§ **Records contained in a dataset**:

◇ ◇ ◇ ◇

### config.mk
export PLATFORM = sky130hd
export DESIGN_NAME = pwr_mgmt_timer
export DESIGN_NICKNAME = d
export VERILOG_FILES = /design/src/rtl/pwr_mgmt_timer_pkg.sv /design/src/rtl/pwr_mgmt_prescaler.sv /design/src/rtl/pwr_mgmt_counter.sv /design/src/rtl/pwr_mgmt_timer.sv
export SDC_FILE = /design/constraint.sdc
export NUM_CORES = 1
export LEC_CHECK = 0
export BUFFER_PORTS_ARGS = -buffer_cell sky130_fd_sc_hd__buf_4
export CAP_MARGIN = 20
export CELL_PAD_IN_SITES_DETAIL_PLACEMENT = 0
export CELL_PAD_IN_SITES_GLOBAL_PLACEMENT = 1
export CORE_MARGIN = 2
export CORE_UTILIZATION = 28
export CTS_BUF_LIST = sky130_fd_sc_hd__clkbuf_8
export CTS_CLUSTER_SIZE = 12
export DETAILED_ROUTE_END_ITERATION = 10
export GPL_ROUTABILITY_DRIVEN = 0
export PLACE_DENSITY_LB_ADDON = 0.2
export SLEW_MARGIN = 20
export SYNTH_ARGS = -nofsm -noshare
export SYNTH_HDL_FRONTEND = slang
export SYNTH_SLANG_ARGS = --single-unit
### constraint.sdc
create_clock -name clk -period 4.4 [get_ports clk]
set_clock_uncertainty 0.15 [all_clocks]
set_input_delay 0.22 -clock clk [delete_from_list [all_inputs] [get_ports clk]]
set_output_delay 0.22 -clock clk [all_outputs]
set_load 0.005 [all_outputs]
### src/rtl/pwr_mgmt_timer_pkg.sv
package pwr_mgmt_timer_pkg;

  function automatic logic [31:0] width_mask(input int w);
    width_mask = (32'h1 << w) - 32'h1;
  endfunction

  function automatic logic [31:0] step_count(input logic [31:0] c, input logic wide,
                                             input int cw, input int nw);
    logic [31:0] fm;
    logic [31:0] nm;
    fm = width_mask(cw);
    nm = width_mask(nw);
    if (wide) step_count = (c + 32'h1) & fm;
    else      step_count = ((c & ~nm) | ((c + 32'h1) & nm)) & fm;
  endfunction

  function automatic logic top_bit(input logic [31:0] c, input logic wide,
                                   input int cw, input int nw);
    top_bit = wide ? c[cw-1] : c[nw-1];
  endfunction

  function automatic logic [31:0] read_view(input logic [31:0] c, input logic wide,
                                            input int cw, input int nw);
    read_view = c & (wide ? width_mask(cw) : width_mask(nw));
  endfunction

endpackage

◇ ◇ ◇ ◇

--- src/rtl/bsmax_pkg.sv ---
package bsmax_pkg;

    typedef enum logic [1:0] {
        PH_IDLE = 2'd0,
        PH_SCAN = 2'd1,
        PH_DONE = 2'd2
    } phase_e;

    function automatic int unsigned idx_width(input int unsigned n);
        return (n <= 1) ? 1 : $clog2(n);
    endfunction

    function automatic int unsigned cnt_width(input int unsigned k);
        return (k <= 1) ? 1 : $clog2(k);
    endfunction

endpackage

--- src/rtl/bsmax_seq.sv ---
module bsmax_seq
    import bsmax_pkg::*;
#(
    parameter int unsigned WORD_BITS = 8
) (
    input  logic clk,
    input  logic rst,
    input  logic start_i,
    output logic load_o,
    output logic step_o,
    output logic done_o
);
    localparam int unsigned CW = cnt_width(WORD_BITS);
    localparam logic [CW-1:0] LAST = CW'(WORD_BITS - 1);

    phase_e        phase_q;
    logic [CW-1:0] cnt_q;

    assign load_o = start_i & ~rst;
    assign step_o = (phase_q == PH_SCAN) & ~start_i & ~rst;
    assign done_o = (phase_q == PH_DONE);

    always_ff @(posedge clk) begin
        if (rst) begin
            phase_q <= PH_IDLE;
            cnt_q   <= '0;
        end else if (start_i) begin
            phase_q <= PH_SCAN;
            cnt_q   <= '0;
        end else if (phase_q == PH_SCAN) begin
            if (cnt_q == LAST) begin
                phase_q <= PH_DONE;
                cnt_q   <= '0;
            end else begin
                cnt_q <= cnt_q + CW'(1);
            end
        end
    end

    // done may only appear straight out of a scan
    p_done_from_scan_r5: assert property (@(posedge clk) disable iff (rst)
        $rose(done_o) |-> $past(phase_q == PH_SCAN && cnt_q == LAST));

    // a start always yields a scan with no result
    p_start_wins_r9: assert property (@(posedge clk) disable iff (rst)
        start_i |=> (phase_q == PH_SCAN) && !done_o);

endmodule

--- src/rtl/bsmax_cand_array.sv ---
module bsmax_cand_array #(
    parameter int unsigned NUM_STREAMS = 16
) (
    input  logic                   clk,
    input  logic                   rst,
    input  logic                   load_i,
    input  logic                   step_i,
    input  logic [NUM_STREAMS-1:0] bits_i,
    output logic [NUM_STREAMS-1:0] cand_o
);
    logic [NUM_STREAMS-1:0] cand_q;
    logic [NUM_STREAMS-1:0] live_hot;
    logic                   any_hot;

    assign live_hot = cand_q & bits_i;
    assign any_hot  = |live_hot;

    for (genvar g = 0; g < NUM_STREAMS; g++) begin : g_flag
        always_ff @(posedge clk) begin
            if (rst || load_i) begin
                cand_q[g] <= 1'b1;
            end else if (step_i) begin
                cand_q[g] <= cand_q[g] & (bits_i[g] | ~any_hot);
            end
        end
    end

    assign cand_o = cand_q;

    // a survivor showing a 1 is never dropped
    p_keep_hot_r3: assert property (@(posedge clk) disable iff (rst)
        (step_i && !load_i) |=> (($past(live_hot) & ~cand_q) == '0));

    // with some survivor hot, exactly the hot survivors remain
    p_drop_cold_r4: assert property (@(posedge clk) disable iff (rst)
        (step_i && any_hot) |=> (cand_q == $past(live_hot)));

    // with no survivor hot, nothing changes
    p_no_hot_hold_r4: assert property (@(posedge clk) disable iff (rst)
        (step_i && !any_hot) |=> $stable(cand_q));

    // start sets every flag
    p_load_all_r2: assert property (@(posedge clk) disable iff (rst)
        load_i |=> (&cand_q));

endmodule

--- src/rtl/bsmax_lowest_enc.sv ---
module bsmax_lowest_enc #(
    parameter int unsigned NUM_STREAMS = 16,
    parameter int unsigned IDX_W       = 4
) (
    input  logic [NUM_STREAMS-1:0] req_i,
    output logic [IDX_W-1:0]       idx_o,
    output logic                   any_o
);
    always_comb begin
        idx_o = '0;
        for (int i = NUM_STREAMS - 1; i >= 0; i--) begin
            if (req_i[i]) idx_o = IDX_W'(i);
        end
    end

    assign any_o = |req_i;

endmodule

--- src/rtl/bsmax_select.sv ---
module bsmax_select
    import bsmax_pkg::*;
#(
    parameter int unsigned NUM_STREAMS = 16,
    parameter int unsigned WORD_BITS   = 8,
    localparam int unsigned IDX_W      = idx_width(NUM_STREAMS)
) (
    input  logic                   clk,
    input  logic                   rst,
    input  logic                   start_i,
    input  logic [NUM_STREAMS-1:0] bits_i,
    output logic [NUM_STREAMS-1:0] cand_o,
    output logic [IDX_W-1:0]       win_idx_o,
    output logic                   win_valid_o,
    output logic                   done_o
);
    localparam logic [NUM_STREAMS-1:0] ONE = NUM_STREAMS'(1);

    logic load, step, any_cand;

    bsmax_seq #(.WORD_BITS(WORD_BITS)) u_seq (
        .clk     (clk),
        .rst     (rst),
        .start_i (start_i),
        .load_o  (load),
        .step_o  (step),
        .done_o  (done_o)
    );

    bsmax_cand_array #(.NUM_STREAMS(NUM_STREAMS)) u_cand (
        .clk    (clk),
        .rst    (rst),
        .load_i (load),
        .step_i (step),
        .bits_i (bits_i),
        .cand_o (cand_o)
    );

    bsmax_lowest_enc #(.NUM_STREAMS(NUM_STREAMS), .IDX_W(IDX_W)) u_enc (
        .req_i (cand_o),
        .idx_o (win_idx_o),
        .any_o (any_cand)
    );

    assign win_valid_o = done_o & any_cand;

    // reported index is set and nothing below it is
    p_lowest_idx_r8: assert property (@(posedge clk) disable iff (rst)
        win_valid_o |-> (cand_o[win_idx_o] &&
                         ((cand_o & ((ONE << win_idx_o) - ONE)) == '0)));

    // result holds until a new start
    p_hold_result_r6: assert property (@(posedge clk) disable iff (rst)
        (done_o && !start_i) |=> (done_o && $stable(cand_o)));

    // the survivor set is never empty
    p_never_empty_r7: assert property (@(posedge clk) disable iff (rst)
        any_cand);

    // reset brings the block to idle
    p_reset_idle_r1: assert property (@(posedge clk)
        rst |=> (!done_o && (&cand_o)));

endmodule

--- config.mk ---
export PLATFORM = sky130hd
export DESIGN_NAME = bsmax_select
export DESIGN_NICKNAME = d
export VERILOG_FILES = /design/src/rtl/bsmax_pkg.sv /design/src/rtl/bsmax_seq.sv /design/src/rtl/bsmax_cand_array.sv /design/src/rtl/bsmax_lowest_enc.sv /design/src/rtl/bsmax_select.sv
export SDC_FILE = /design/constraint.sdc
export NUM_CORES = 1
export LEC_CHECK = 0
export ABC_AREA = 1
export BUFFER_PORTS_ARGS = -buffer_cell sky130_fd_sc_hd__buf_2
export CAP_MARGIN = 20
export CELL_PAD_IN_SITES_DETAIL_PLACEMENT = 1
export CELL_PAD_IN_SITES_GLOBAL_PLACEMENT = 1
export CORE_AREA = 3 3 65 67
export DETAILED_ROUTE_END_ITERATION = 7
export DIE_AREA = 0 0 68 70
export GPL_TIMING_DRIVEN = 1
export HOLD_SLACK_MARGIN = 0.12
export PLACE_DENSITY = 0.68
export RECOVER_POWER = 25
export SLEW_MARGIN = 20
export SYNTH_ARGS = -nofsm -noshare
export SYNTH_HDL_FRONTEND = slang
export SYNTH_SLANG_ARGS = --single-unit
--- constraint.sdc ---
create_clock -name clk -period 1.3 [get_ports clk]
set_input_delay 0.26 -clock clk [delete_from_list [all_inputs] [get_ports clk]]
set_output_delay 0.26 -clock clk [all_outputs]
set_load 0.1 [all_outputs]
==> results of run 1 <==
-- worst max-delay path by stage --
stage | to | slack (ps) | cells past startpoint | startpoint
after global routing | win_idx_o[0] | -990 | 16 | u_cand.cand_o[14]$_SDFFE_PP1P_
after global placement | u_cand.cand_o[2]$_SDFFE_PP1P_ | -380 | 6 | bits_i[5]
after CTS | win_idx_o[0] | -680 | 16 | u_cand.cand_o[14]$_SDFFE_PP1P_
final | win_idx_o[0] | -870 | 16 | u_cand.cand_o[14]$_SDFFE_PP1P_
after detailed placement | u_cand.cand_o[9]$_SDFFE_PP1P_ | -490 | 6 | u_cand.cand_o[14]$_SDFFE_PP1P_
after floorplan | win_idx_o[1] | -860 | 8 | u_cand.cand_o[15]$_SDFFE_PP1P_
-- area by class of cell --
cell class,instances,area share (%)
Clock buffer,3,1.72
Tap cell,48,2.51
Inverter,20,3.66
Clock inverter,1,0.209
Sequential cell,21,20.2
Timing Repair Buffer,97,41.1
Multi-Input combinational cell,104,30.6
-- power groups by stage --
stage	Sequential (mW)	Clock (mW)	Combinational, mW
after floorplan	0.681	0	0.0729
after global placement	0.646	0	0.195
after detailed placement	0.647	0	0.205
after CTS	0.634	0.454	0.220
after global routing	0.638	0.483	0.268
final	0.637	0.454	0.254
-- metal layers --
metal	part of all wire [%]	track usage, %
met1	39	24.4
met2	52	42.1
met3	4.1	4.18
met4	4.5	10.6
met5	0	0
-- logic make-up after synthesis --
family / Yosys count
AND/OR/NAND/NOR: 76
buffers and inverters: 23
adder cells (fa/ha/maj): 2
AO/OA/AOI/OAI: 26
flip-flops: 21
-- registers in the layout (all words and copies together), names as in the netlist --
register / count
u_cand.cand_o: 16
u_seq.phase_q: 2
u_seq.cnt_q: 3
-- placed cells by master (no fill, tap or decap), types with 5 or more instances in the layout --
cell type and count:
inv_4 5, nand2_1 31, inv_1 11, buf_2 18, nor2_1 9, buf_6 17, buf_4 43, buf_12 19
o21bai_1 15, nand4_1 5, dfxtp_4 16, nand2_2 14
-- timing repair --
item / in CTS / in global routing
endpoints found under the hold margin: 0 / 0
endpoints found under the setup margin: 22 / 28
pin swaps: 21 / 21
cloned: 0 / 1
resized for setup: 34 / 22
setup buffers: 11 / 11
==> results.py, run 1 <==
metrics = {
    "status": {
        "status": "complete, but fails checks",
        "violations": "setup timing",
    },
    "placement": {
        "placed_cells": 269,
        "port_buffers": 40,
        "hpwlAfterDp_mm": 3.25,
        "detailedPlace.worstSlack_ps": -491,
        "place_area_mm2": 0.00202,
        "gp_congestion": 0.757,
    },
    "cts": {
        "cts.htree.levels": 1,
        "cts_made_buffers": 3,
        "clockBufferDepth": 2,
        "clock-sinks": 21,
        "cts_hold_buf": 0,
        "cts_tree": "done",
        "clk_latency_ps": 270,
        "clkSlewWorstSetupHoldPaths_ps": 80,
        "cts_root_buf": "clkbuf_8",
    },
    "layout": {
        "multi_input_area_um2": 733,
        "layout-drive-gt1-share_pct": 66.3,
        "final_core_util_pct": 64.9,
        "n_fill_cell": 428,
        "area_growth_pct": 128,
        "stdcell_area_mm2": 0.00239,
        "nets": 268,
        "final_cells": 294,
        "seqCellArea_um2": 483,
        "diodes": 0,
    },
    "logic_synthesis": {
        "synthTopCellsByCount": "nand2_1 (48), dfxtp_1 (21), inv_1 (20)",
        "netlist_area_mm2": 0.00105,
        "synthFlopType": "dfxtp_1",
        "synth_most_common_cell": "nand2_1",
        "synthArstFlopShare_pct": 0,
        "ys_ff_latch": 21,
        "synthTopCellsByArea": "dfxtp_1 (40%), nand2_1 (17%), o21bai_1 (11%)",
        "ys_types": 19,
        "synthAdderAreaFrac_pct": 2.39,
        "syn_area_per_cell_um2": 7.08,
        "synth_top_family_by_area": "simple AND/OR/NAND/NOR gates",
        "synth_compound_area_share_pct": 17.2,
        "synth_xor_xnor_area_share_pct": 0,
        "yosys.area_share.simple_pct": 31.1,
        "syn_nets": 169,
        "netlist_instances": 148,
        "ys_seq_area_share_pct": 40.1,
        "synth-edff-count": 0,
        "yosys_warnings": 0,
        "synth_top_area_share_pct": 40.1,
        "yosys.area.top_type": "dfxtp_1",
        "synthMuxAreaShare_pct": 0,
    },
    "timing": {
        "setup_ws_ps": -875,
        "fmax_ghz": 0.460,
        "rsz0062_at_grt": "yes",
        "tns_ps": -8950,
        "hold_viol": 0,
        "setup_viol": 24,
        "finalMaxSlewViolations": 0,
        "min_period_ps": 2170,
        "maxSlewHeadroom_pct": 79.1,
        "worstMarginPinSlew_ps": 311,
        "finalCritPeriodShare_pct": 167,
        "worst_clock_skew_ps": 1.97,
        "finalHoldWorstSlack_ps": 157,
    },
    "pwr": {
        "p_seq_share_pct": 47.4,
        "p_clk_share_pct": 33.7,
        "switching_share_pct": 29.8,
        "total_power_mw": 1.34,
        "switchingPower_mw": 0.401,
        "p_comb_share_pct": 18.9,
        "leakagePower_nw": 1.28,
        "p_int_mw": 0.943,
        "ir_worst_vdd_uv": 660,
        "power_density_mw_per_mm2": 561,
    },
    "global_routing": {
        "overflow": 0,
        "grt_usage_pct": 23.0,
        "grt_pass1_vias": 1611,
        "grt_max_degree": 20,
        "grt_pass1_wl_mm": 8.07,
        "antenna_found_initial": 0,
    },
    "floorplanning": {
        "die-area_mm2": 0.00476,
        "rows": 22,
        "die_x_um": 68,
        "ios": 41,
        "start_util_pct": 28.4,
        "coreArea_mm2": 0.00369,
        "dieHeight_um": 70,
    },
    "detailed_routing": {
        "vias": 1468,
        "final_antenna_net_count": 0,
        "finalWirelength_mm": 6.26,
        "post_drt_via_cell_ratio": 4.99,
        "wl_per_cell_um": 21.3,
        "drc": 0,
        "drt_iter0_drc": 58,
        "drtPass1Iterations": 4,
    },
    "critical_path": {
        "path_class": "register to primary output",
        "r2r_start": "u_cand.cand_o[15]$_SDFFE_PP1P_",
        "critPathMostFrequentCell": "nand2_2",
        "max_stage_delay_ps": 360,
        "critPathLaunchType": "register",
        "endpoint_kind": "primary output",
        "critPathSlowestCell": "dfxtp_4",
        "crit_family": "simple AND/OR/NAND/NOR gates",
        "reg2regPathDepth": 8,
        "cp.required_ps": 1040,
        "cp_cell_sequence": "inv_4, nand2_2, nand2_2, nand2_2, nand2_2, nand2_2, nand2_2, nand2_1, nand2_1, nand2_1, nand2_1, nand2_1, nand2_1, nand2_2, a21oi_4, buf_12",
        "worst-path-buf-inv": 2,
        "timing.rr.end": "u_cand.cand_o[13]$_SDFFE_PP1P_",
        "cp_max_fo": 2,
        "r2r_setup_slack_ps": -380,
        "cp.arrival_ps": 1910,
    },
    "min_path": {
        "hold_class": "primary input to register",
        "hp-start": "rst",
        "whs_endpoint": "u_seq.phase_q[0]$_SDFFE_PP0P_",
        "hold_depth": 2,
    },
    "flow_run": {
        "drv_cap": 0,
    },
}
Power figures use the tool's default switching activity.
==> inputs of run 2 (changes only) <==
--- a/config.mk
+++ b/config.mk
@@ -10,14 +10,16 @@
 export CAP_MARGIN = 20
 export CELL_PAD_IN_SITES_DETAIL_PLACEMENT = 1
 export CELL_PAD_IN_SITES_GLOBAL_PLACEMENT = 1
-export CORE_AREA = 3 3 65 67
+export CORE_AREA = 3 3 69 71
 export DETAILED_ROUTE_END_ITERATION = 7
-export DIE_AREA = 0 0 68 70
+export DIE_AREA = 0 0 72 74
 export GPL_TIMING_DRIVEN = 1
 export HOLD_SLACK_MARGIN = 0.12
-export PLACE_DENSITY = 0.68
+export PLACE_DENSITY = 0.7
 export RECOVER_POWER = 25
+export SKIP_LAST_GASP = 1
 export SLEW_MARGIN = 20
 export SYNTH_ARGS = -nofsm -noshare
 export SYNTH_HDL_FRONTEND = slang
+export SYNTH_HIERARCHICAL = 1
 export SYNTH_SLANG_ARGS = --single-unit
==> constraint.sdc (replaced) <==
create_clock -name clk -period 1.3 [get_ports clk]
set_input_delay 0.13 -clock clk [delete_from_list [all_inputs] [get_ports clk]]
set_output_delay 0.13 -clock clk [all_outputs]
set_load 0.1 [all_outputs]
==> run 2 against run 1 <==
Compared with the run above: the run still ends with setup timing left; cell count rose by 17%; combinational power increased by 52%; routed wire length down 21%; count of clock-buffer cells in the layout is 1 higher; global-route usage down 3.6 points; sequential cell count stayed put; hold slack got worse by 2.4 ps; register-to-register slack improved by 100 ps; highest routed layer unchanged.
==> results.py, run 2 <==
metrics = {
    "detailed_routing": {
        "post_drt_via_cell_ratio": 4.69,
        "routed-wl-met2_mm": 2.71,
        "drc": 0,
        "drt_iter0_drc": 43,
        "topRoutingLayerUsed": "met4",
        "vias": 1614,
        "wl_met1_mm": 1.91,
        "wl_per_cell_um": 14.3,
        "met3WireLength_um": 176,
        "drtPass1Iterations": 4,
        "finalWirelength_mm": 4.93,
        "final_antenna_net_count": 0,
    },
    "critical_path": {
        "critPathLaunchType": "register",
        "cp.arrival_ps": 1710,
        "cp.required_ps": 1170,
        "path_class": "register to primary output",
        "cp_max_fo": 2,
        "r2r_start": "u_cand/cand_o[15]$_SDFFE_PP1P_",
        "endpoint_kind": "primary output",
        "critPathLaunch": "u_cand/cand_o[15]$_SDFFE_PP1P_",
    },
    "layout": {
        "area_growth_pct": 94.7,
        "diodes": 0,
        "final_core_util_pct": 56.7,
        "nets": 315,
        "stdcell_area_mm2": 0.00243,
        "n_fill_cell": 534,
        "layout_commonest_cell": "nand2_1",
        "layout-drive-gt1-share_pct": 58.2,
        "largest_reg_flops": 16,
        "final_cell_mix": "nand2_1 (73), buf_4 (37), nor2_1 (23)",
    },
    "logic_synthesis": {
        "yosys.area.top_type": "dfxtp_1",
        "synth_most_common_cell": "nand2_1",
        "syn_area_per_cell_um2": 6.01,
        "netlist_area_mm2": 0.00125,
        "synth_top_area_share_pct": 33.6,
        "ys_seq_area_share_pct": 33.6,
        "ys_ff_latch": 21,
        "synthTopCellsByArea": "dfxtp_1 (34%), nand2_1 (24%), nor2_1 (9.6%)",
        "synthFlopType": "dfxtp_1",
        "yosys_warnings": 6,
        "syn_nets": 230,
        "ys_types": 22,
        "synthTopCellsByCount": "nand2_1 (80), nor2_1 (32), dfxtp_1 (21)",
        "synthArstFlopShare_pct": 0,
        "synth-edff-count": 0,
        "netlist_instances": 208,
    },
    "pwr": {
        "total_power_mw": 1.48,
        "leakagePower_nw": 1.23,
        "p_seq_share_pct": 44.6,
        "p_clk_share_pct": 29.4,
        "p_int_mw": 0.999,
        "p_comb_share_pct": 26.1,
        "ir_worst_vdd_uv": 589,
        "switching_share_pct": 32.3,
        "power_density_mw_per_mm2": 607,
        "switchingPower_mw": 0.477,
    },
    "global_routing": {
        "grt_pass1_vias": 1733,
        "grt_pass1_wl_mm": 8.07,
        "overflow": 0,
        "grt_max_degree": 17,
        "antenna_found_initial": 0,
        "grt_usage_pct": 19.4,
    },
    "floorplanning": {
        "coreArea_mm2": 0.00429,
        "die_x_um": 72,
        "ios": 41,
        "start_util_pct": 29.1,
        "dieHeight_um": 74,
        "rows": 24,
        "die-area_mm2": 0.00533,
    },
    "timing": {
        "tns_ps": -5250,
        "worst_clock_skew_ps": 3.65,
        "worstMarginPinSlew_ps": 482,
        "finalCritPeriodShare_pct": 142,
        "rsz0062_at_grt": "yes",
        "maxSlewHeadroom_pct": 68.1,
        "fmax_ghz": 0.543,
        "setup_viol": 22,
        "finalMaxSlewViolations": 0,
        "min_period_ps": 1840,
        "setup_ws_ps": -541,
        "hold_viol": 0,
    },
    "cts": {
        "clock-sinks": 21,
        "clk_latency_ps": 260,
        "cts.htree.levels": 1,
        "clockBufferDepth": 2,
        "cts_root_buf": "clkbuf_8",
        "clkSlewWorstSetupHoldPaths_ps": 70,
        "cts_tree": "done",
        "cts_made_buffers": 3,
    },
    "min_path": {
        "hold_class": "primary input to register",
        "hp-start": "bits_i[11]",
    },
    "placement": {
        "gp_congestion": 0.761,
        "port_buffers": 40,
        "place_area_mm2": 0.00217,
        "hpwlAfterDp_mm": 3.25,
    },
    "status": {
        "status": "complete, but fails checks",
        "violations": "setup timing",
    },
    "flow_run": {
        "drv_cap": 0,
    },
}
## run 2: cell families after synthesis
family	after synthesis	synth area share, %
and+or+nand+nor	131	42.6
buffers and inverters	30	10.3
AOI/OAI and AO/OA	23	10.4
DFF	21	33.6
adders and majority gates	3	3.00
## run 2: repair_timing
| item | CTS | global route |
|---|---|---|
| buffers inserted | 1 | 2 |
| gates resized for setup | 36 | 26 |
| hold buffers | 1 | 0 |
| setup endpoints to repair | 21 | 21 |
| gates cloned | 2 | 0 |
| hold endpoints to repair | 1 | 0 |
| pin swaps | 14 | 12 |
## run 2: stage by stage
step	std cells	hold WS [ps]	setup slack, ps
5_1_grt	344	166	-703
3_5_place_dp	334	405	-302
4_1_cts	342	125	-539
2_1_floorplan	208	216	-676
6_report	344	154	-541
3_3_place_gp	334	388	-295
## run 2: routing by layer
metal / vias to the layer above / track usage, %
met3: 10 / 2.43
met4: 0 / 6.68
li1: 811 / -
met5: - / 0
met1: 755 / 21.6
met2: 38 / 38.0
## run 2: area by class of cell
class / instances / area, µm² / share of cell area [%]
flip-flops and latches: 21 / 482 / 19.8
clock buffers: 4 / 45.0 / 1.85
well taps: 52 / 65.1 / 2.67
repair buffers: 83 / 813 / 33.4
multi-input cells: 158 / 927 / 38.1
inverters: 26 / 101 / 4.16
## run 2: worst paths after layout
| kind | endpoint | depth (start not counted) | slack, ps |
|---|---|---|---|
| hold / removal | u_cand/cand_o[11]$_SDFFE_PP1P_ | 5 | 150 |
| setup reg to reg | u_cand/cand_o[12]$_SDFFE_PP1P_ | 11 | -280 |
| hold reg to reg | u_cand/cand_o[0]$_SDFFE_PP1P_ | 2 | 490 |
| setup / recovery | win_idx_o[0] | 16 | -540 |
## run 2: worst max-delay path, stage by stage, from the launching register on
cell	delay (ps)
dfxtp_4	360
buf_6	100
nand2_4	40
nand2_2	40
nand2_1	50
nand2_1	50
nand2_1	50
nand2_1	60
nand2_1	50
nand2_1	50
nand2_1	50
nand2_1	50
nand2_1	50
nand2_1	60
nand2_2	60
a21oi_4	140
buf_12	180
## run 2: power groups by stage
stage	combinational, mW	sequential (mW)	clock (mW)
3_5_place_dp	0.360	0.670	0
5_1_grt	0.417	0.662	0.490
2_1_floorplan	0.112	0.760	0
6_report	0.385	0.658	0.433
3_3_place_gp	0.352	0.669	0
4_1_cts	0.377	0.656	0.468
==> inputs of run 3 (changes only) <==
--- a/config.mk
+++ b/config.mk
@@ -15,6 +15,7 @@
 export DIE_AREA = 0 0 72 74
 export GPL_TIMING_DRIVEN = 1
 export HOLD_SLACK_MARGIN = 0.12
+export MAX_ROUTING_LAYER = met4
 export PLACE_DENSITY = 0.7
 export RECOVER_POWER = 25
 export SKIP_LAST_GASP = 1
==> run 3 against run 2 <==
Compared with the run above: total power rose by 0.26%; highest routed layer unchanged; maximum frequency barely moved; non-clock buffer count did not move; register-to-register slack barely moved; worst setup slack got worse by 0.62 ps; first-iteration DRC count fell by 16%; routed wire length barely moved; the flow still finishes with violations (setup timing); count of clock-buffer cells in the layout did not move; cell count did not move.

◇ ◇ ◇ ◇

§ **Assigned task**: Read through the entries and copy every line that includes "automatic".

§ **Solution for this task**:
  function automatic logic [31:0] width_mask(input int w);
  function automatic logic [31:0] step_count(input logic [31:0] c, input logic wide,
  function automatic logic top_bit(input logic [31:0] c, input logic wide,
  function automatic logic [31:0] read_view(input logic [31:0] c, input logic wide,
    function automatic int unsigned idx_width(input int unsigned n);
    function automatic int unsigned cnt_width(input int unsigned k);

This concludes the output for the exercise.